§ **TASK REQUIREMENTS**:
In the records below, find the line holding "the above is filed under run a" and the line holding "period 5.77 ns.". Set down both, with every line between them, exactly.

§ **DATA FOR PROCESSING**:

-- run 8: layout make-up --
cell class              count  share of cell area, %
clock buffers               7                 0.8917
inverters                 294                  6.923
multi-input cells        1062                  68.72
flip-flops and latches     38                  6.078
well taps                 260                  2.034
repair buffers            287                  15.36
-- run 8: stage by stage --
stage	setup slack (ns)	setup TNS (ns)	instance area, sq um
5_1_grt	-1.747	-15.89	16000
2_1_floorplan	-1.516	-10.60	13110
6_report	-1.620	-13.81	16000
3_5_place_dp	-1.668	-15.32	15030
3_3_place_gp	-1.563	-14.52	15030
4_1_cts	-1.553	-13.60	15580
==> inputs of run a <==
==> flow/design.v <==
module pwm #(
    parameter step = 10000
)(
    input logic clk, 
    input logic rst,
    input integer duty_cycle,  
    output logic pwm_out
);
    integer pwm_on;
    localparam integer scalar = step/100;
    int pwm_count;
    logic switch;
    always_ff @(posedge clk) begin
        if (rst) begin
            pwm_on <= 0;
            pwm_count <= 0;
            switch <= 0;
        end
        else begin
        pwm_on <= duty_cycle*scalar;
        if (duty_cycle >= 99 || duty_cycle <= 1) begin
            if (duty_cycle >= 99) begin
                switch <= 0;
            end
            if (duty_cycle <= 1) begin
                switch <= 1;
            end
        end
        else begin
            if (pwm_count > pwm_on - 1) begin
                switch <= 1;
                if (pwm_count > step - 1) begin
                    pwm_count <= 0;
                    switch <= 0;
                end
                else begin
                    pwm_count <= pwm_count + 1;
                end
            end
            else begin
                pwm_count <= pwm_count + 1;
            end
        end
        end
    end
    assign pwm_out = (switch) ? 1'b1 : 1'b0;
endmodule
module ramp #(
    parameter step = 2000000,  
    parameter [0:6] steps = 7'b0011100,  
    parameter int n_steps = $bits(steps)
)(
    input logic clk,
    input logic rst,
    output int pwm_value
);
    integer stage;  
    integer count;  
    integer pwm_count;  
    localparam integer substep = step / 100;
    function automatic integer rate(input integer i);
        integer next;
        integer current;
        begin
            if (i < n_steps - 1) next = steps[i + 1] ? 100 : 0;
            else next = steps[0] ? 100 : 0;
            current = steps[i] ? 100 : 0;
            rate = (next - current) / 100;
        end
    endfunction
    integer stage_rate;
    always_comb begin
        stage_rate = 0;
        for (int i = 0; i < n_steps; i++)
            if (stage == i) stage_rate = rate(i);
    end
    always_ff @(posedge clk) begin
        if (rst) begin
            stage <= 0;
            count <= 0;
            pwm_count <= 0;
            if (steps[0]) pwm_value <= 100;
            else pwm_value <= 0;
        end
        else begin
        pwm_count <= pwm_count + 1;
        if (pwm_count == substep - 1) begin
            pwm_value <= pwm_value + stage_rate;
            pwm_count <= 0;
        end
        count <= count + 1;  
        if (count == step) begin
            count <= 0;  
            if (stage < n_steps - 1) begin
                stage <= stage + 1;
            end 
            else begin
                stage <= 0;
                if (steps[0]) pwm_value <= 100;
                else pwm_value <= 0;
            end
        end
        end
    end
endmodule
module top(
    input logic clk,
    input logic rst,
    output logic    RGB_G,
    output logic    RGB_R,
    output logic    RGB_B
);
    logic red_out;
    integer red;
    logic green_out;
    integer green;
    logic blue_out;
    integer blue;
    ramp #(
        .steps (7'b1100011)
    )
    u1 (
        .clk (clk),
        .rst (rst),
        .pwm_value (red)
    );
    ramp #(
        .steps (7'b0111000)
    )
    u2 (
            .clk (clk),
            .rst (rst),
            .pwm_value (green)
        );
    ramp #(
        .steps (7'b0001110)
    )
    u3 (
        .clk (clk),
        .rst (rst),
        .pwm_value (blue)
    );
    pwm u4 (
        .clk (clk),
        .rst (rst),
        .duty_cycle (red),
        .pwm_out (red_out)
    );
    assign RGB_R = red_out;
    pwm u5 (
        .clk (clk),
        .rst (rst),
        .duty_cycle (green),
        .pwm_out (green_out)
    );
    assign RGB_G = green_out;
    pwm u6 (
        .clk (clk),
        .rst (rst),
        .duty_cycle (blue),
        .pwm_out (blue_out)
    );
    assign RGB_B = blue_out;
endmodule
==> flow/run.sh <==
#!/bin/bash
# the make line also repeats each setting of config.mk as NAME=value (left out here)
make -C /OpenROAD-flow-scripts/flow DESIGN_CONFIG=/design/flow/config.mk WORK_HOME=/design/flow/orfs CLKGATE_MAP_FILE= finish
==> flow/config.mk <==
export PLATFORM = sky130hd
export DESIGN_NAME = top
export DESIGN_NICKNAME = top
export VERILOG_FILES = /design/flow/design.v
export SDC_FILE = /design/flow/constraint.sdc
export NUM_CORES = 4
export LEC_CHECK = 0
export CAP_MARGIN = 20
export CORE_MARGIN = 2
export CORE_UTILIZATION = 72
export CTS_CLUSTER_SIZE = 77
export PLACE_DENSITY_LB_ADDON = 0.0
export SETUP_SLACK_MARGIN = 1.27
export SLEW_MARGIN = 20
export TNS_END_PERCENT = 95
==> flow/constraint.sdc <==
create_clock -name core_clock -period 4.39 [get_ports {clk}]
set_input_delay 0.8780 -clock core_clock [delete_from_list [all_inputs] [get_ports {clk}]]
set_output_delay 0.8780 -clock core_clock [all_outputs]
set_load 0.01 [all_outputs]
==> run b (differences from run a) <==
--- a/flow/config.mk
+++ b/flow/config.mk
@@ -9,7 +9,3 @@
 export CORE_MARGIN = 2
-export CORE_UTILIZATION = 72
-export CTS_CLUSTER_SIZE = 77
-export PLACE_DENSITY_LB_ADDON = 0.0
-export SETUP_SLACK_MARGIN = 1.27
+export CORE_UTILIZATION = 40
 export SLEW_MARGIN = 20
-export TNS_END_PERCENT = 95
==> flow/constraint.sdc (replaced) <==
create_clock -name core_clock -period 4.81 [get_ports {clk}]
set_input_delay 0.9620 -clock core_clock [delete_from_list [all_inputs] [get_ports {clk}]]
set_output_delay 0.9620 -clock core_clock [all_outputs]
set_load 0.01 [all_outputs]
==> results.yml <==
# generated from flow reports
run_status:
  status: "failed layout checks"
  so_faults: "setup timing"
flow_run:
  warnings: 99
sta:
  setup_ws_ns: -0.0822
  worst_pin_slew_ns: 0.981
  rsz0062_at_grt: "true"
  setup_viol: 25
drt:
  viasPerCell: 6.35
layout:
  nMultiInputCombCells: 3720
worst_setup_path:
  crit_buf_inv: 2
the above is filed under run a

==> results.yml <==
# generated from flow reports
clock_tree:
  clk_pin_slew_ns: 0.06
flow_run:
  warnings: 97
sta:
  rsz0062_at_grt: "false"
  setup_ws_ns: 0.297
  setup_viol: 0
  worst_pin_slew_ns: 0.908
worst_setup_path:
  crit_path_end: "u6.pwm_count[30]"
  r2r_cells: 18
  cp.arrival_ns: 5.04
placed_design:
  dpl.cell_count: 6095
run_status:
  status: "timing/DRC/antenna clean"
drt:
  viasPerCell: 5.00
  drt-met1-wl_mm: 40.8
grt:
  antenna_found_initial: 2
the above is filed under run b


==> v10 <==
Starts from the design.v that is shown in full above.
Settings: LEC_CHECK=0, ABC_AREA=0, CAP_MARGIN=20, CORE_ASPECT_RATIO=1.48, CORE_MARGIN=2, CORE_UTILIZATION=15, CTS_CLUSTER_SIZE=97, PLACE_DENSITY_LB_ADDON=0.01, SETUP_SLACK_MARGIN=1.95, SLEW_MARGIN=20, TNS_END_PERCENT=75; clock period 5.77 ns.
run.sh (not shown) runs the stock make flow with config.mk's settings and CLKGATE_MAP_FILE=.
==> v20: changes against v10 <==
==> flow/config.mk (replaced) <==
export PLATFORM = sky130hd
export DESIGN_NAME = top
export DESIGN_NICKNAME = top
export VERILOG_FILES = /design/flow/design.v
export SDC_FILE = /design/flow/constraint.sdc
export NUM_CORES = 4
export LEC_CHECK = 0
export ABC_AREA = 0
export CAP_MARGIN = 20
export CORE_MARGIN = 2
export CORE_UTILIZATION = 28
export GPL_TIMING_DRIVEN = 0
export HOLD_SLACK_MARGIN = 0.27
export MAX_ROUTING_LAYER = met4
export SETUP_SLACK_MARGIN = 2.48
export SLEW_MARGIN = 25
==> flow/constraint.sdc (replaced) <==
create_clock -name core_clock -period 10.0 [get_ports {clk}]
set_input_delay 2.0000 -clock core_clock [delete_from_list [all_inputs] [get_ports {clk}]]
set_output_delay 2.0000 -clock core_clock [all_outputs]
set_load 0.01 [all_outputs]
==> v8: changes against v10 <==
==> flow/config.mk (replaced) <==
export PLATFORM = sky130hd
export DESIGN_NAME = top
export DESIGN_NICKNAME = top
export VERILOG_FILES = /design/flow/design.v
export SDC_FILE = /design/flow/constraint.sdc
export NUM_CORES = 4
export LEC_CHECK = 0
export CAP_MARGIN = 20
export CORE_MARGIN = 2
export CORE_UTILIZATION = 62
export CTS_CLUSTER_SIZE = 96
export SLEW_MARGIN = 20
==> flow/constraint.sdc (replaced) <==
create_clock -name core_clock -period 7.57 [get_ports {clk}]
set_input_delay 1.5140 -clock core_clock [delete_from_list [all_inputs] [get_ports {clk}]]
set_output_delay 1.5140 -clock core_clock [all_outputs]
set_load 0.01 [all_outputs]
==> metrics.yaml <==
layout:
  sh_comb_area: 0.609
  nMultiInputCombCells: 3719
routing:
  antenna_cells: 0
  wl_met3_mm: 1.83
job:
  warnings: 98
global_route:
  grt_usage: 0.232
  antenna_found_initial: 0
  grt_pass1_vias: 29600
worst_hold_path:
  hp-start: "u1.pwm_count[0]"
power_and_ir_drop:
  comb_power_uw: 104
timing:
  fmax_ghz: 0.202
place:
  gp_congestion: 0.831
critical_path:
  crit_required_ps: 8010
run_status:
  outcome: "finished clean"
The numbers above come from v8.
// DATAPATH_CON_PIPELINE
module DATAPATH_CON_PIPELINE(clk,reset,imem_addr,imem_rdata,dmem_addr,dmem_wdata,dmem_we,dmem_rdata);
input clk; 
input reset;
output [31:0] imem_addr;
input  [31:0] imem_rdata;
output [31:0] dmem_addr;
output [31:0] dmem_wdata;
output dmem_we;
input  [31:0] dmem_rdata;
wire [31:0] address_final; 
wire [31:0] Out_PC; 
wire [31:0] next_pc;
wire [31:0] Instruction; 
wire RegDst,Jump,MemtoReg,ALUsrc,RegWrite,Branch,BranchNe,ZeroExt; 
wire MemRead, MemWrite; 
wire [3:0] ALUOP;
wire [4:0] writereg;
wire [31:0] read_data1,read_data2;
wire [31:0] sign_extended;
wire [3:0] alucontrol;
wire [31:0] mux_alu;
wire [31:0] alu_result;
wire zero; 
wire [31:0] Jump_address;
wire [31:0] shift_left_branch;
wire [31:0] branch_pc;
wire [31:0] mux_branch_out;
wire [31:0] DM_mux;
wire [4:0] src_1_d_e,src_2_d_e;
wire [4:0] dest_d_e;
wire [31:0] reg1_d_e;
wire [31:0] reg2_d_e;
wire [31:0] imm_d_e;
wire branch_d_e,branchne_d_e;
wire MemtoReg_d_e,MemRead_d_e,MemWrite_d_e,RegWrite_d_e,ALUsrc_d_e;
wire [3:0] alucontrol_d_e;
wire [31:0] branch_pc_d_e;
wire [4:0] dest_e_m;
wire MemWrite_e_m,MemtoReg_e_m,RegWrite_e_m;
wire [31:0] alu_result_e_m,store_data_e_m;
wire [4:0] dest_m_w;
wire RegWrite_m_w;
wire [31:0] result_m_w;
wire [31:0] PC_F_D,inst_F_D;
wire [1:0] val1,val2;
wire hazard_detected;
wire [31:0] val_1_mux_forw,val_2_mux_forw;
wire branch_taken;
wire use_src1,use_src2;
assign imem_addr = Out_PC;
assign Instruction = imem_rdata;
PC #(32)call_pc(.clk(clk),.reset(reset),.en(~hazard_detected | branch_taken),.d(next_pc),.q(Out_PC));
adder_pc call_adder_pc(.pc(Out_PC),.pc_add(address_final));
mux2_1 call_mux2_1_jump(.a(Jump_address),.b(address_final),.sel(Jump),.out(mux_branch_out));
mux2_1 call_mux2_1_branch(.a(branch_pc_d_e),.b(mux_branch_out),.sel(branch_taken),.out(next_pc));
F_D call_F_D(.clk(clk),.rst(reset),.STALL(hazard_detected),.FLUSH(branch_taken | Jump),.PCIn(address_final),.instructionIn(Instruction),.PC(PC_F_D),.instruction(inst_F_D));
  ...
For scale: roughly 4600 cells after synthesis, ~160 I/O pins.
clock: 4.03 ns
lec_check: 0
cap_margin: 40
core_margin: 2
core_utilization: 70
cts_cluster_diameter: 381
cts_cluster_size: 14
max_routing_layer: met4
slew_margin: 20
run.sh (not shown) runs the stock make flow with config.mk's settings and CLKGATE_MAP_FILE=.
The starting point aborted during global routing, error ODB-0269.
Change:
- CAP_MARGIN: 40 -> 20
- CELL_PAD_IN_SITES_GLOBAL_PLACEMENT: unset -> 3
- CORE_ASPECT_RATIO: unset -> 1.05
- CORE_UTILIZATION: 70 -> 30
- CTS_CLUSTER_DIAMETER: 381 -> unset
- CTS_CLUSTER_SIZE: 14 -> unset
- GPL_ROUTABILITY_DRIVEN: unset -> 0
- MIN_ROUTING_LAYER: unset -> met2
- PLACE_DENSITY_LB_ADDON: unset -> 0.15
- clock period: 4.03 -> 8.17 ns (I/O delays scaled with it)
What happened: With this change the flow passed the timing, design-rule and antenna checks. Die area is higher by about 130%. Synthesized cell count stays the same. Area after synthesis does not change.
Change:
- CELL_PAD_IN_SITES_GLOBAL_PLACEMENT: 3 -> unset
- CORE_ASPECT_RATIO: 1.05 -> unset
- CORE_UTILIZATION: 30 -> 72
- CTS_CLUSTER_SIZE: unset -> 32
- GPL_ROUTABILITY_DRIVEN: 0 -> unset
- HOLD_SLACK_MARGIN: unset -> 0.28
- MAX_ROUTING_LAYER: met4 -> unset
- MIN_ROUTING_LAYER: met2 -> unset
- PLACE_DENSITY: unset -> 0.64
- PLACE_DENSITY_LB_ADDON: 0.15 -> unset
- clock period: 8.17 -> 4.45 ns (I/O delays scaled with it)
Result: With this change the flow did not get past global routing; die size fell by 58%; synthesized cell count is unchanged; synthesized area is unchanged.
==> inputs of job 8963 <==
## FPU_top_level
module FPU_top_level
(
 input 	       clk,
 input 	       nrst,
 input  [31:0] floating_point1,
 input  [31:0] floating_point2,
 input  [2:0]  frm,
 input  [6:0]  funct7,
 output [31:0] floating_point_out,
 output [4:0]  flags
 );
Settings: LEC_CHECK=0, CAP_MARGIN=20, CORE_ASPECT_RATIO=0.5, CORE_MARGIN=2, CORE_UTILIZATION=40, SETUP_SLACK_MARGIN=-0.99, SLEW_MARGIN=20; clock period 10.0 ns.
run.sh (not shown) runs the stock make flow with config.mk's settings and CLKGATE_MAP_FILE=.
==> job 5549 (differences from job 8963) <==
Settings changed: ABC_AREA set to 1, CORE_ASPECT_RATIO 0.5 to unset, CORE_UTILIZATION 40 to 72, CTS_CLUSTER_DIAMETER set to 203, CTS_CLUSTER_SIZE set to 99, SETUP_SLACK_MARGIN -0.99 to unset.
==> flow/constraint.sdc (replaced) <==
create_clock -name core_clock -period 7.83 [get_ports {clk}]
set_input_delay 1.5660 -clock core_clock [delete_from_list [all_inputs] [get_ports {clk}]]
set_output_delay 1.5660 -clock core_clock [all_outputs]
set_load 0.01 [all_outputs]
==> job 7761 (differences from job 8963) <==
Settings changed: CORE_ASPECT_RATIO 0.5 to unset, CORE_UTILIZATION 40 to 58, SETUP_SLACK_MARGIN -0.99 to -0.38.
==> flow/constraint.sdc (replaced) <==
create_clock -name core_clock -period 6.86 [get_ports {clk}]
set_input_delay 1.3720 -clock core_clock [delete_from_list [all_inputs] [get_ports {clk}]]
set_output_delay 1.3720 -clock core_clock [all_outputs]
set_load 0.01 [all_outputs]
==> comparison table <==
| quantity | job 7761 | job 8963 | job 5549 |
|---|---|---|---|
| Outcome | finished with violations | complete, no violations | did not finish |
| Failing step | - | - | global routing (5_1_grt) |
| Violated checks | setup timing | - | - |
| Sequential cell area in the final layout | 2830 sq um | 2830 sq um | - |
| Die outline height | 245 um | 209 um | 226 um |
| Number of maximum-capacitance violations | 0 | 0 | - |
| Average cell area after synthesis | 7.98 sq um | 7.98 sq um | 6.50 sq um |
| Chip area estimate from yosys synthesis | 33700 sq um | 33700 sq um | 35600 sq um |
| Inverters | 642 | 642 | - |
| CP max stage delay | 0.58 ns | 0.84 ns | - |
| Hold violation total from the final report | 0 | 0 | - |
| Plain + repair buffers | 627 | 274 | - |
| Multiplexer share | 1.26% | 1.26% | 0.0281% |
| Startpoint of the worst hold path | inv2$_DFF_PN0_ | frm2[2]$_DFF_PN0_ | - |
| Met2 routed wirelength | 55400 um | 54800 um | - |
| R2r setup slk | 1.01 ns | 3.34 ns | - |
| Critical path's slowest cell | sky130_fd_sc_hd__fa_1 | sky130_fd_sc_hd__clkdlybuf4s50_1 | - |
| Worst slack at placement | -1.77 ns | 0.197 ns | -0.682 ns |
| Crit. End Element | register | register | - |
| Nets@finish | 5346 | 4993 | - |
| Worst Setup EP | step1_to_step2[42]$_DFF_PN0_ | step1_to_step2[17]$_DFF_PN0_ | - |
| Die X | 245 um | 414 um | 226 um |
| Layout fillers | 4634 | 8303 | - |
| Core utilization at floorplan | 58.5% | 40.3% | 72.9% |
| Final Max Tran Viols | 0 | 0 | - |
| Fraction of area in registers | 6.96% | 7.64% | - |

§ **RESULT FOR THIS TASK**:
the above is filed under run a

==> results.yml <==
# generated from flow reports
clock_tree:
  clk_pin_slew_ns: 0.06
flow_run:
  warnings: 97
sta:
  rsz0062_at_grt: "false"
  setup_ws_ns: 0.297
  setup_viol: 0
  worst_pin_slew_ns: 0.908
worst_setup_path:
  crit_path_end: "u6.pwm_count[30]"
  r2r_cells: 18
  cp.arrival_ns: 5.04
placed_design:
  dpl.cell_count: 6095
run_status:
  status: "timing/DRC/antenna clean"
drt:
  viasPerCell: 5.00
  drt-met1-wl_mm: 40.8
grt:
  antenna_found_initial: 2
the above is filed under run b


==> v10 <==
Starts from the design.v that is shown in full above.
Settings: LEC_CHECK=0, ABC_AREA=0, CAP_MARGIN=20, CORE_ASPECT_RATIO=1.48, CORE_MARGIN=2, CORE_UTILIZATION=15, CTS_CLUSTER_SIZE=97, PLACE_DENSITY_LB_ADDON=0.01, SETUP_SLACK_MARGIN=1.95, SLEW_MARGIN=20, TNS_END_PERCENT=75; clock period 5.77 ns.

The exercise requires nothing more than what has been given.